The thicker the resist, the blurrier the shadow down at the substrate. This blur takes the form of partially-exposed resist, which will develop faster than unexposed resist but more slowly than exposed resist.
With electron-beam lithography, there's the focus and control of the e-beam writer, but the sharpness and precision of the exposed pattern also depend on electron scattering and charging effects in the sample being exposed. Again, thicker resist makes the pattern less sharp as it needs a higher electron dose and will suffer more scattering.
We use a chemical to dissolve the exposed resist (there are processes where it's the unexposed resist that dissolves instead, but that's a tangent here). It takes time to dissolve the resist right down to the substrate, and as it's doing so, it's attacking the edge of the pattern too, albeit more slowly, making corners rounder and changing the vertical edge profile of the resist.
Say we get a decent pattern in our developed resist, and the next step is a liquid chemical etch. The etchant will dissolve the substrate at a certain rate. But it won't only etch straight down. If it etches equally in all directions, it will round the corners and etch under the resist, which makes the etched-away areas bigger than the pattern in the resist, with the rounded vertical profiles we often see in device cross-sectional images. This is assuming perfect resist adhesion.
A really tiny wet-etched pit has to start with a really, really tiny resist pattern and may well consist mostly of rounded undercut.
Fluid dynamics and chemistry in confined spaces often mean some areas etch faster than others and lines can get wobbly (this can be a factor in development too).

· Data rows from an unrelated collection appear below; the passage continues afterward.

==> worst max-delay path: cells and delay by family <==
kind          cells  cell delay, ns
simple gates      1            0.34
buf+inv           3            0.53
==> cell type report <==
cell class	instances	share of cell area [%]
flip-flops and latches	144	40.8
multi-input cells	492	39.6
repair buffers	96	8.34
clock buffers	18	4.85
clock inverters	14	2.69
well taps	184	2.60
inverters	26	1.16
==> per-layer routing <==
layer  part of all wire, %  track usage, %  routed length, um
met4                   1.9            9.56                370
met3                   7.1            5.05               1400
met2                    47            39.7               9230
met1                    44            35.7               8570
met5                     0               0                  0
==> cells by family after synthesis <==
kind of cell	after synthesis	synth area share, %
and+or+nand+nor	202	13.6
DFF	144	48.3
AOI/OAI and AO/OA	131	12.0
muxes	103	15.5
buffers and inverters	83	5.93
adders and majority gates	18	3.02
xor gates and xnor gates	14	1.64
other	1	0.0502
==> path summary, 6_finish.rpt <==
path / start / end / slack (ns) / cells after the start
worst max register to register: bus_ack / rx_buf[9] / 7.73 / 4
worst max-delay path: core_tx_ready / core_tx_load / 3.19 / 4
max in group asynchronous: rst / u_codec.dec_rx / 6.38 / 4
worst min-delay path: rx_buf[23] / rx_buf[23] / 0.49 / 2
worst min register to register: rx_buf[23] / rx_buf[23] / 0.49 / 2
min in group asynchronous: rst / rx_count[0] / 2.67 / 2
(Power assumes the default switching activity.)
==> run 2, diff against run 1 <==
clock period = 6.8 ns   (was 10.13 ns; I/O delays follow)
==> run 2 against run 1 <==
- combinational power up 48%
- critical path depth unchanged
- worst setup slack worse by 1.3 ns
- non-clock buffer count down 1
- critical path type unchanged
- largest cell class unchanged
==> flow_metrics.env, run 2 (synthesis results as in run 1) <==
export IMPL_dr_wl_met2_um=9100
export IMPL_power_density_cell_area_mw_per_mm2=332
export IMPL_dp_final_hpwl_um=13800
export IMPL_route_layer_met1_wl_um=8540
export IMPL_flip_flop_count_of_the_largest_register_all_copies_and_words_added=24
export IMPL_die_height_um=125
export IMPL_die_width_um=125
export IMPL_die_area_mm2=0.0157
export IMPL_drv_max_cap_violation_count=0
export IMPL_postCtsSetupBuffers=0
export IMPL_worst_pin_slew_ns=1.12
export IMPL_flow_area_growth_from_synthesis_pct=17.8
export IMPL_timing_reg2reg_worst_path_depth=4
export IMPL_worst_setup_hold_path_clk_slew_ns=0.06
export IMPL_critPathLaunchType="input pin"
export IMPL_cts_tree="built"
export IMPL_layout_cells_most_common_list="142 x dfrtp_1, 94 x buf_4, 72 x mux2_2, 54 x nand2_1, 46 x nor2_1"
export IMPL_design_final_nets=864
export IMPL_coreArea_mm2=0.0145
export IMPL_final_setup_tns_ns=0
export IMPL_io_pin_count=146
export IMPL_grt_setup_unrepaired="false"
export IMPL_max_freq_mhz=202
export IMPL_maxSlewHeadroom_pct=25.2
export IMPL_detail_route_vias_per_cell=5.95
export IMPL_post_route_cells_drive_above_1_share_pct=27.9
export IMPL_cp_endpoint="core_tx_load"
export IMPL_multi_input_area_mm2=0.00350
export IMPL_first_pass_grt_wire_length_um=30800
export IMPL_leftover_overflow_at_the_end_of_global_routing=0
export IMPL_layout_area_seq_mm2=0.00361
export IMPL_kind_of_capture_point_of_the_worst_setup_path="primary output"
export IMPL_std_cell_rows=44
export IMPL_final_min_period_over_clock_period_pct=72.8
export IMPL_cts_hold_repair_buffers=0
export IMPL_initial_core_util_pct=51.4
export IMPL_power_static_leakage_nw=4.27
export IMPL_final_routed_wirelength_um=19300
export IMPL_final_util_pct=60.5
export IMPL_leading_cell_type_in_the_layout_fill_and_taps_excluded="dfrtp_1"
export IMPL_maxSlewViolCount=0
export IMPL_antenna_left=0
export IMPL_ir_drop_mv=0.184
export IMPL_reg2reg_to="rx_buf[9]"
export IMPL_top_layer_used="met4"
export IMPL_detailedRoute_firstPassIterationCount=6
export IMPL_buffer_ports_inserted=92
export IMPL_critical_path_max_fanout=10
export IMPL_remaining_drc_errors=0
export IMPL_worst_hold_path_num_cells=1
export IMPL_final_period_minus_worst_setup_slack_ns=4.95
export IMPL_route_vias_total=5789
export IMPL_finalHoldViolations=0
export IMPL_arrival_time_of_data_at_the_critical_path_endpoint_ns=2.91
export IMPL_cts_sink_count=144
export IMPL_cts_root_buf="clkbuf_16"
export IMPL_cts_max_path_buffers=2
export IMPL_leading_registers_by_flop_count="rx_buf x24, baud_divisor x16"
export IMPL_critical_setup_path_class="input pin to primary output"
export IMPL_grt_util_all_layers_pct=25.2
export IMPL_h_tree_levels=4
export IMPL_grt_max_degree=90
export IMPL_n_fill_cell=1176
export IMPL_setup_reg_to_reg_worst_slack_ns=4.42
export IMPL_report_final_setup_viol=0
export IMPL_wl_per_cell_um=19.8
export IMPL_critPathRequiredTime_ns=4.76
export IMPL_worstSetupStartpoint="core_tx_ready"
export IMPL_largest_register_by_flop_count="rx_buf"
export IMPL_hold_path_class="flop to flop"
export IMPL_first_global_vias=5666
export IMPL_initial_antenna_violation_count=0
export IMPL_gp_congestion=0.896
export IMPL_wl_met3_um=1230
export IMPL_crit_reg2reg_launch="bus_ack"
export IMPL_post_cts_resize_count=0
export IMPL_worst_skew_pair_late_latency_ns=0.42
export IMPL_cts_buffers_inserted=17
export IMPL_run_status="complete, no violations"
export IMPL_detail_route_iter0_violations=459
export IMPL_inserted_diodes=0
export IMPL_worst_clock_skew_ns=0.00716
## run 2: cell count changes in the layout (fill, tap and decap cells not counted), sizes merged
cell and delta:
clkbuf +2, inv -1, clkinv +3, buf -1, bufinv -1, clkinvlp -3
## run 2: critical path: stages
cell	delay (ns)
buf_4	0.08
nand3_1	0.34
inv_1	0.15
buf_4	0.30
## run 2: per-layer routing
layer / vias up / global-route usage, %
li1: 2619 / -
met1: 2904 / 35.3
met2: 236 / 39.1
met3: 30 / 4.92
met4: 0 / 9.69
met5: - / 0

If, instead of etching, we want to deposit material like insulator or gate material, the developed edge of the resist has to have a profile that the deposited film cannot just run continuously up, or when we try to "lift it off" in the unwanted areas by dissolving the remaining resist, the patterned film will tear unevenly (at best). An overhanging resist profile is best for this. It's very difficult to lift off a deposited film that's thicker than the resist, so in general if you're depositing a film, you're starting with the challenge of a thicker resist layer.
Now imagine you've done a couple of steps on the devices already. You have perhaps some etched features, ohmic contacts, and an insulator, and now it's time to pattern some gates on top. The devices are now 3D. The resist is thicker in some places than others. The insulator tends to charge up in the electron beam. It's all the same principles again but a little more complex.
There is a plethora of techniques and chemistries to mitigate the issues encountered at every step, and you mix and match the things you are allowed to do and can afford to do and the skill level of available personnel to get the best result you can. The more automated you can get it, the better, because it's crazy how tightly every environmental variable has to be controlled to make a complex process reproducible, but in academic labs you still have students with gloves and tweezers and beakers and stopwatches, tweaking their process and device design to make something new happen.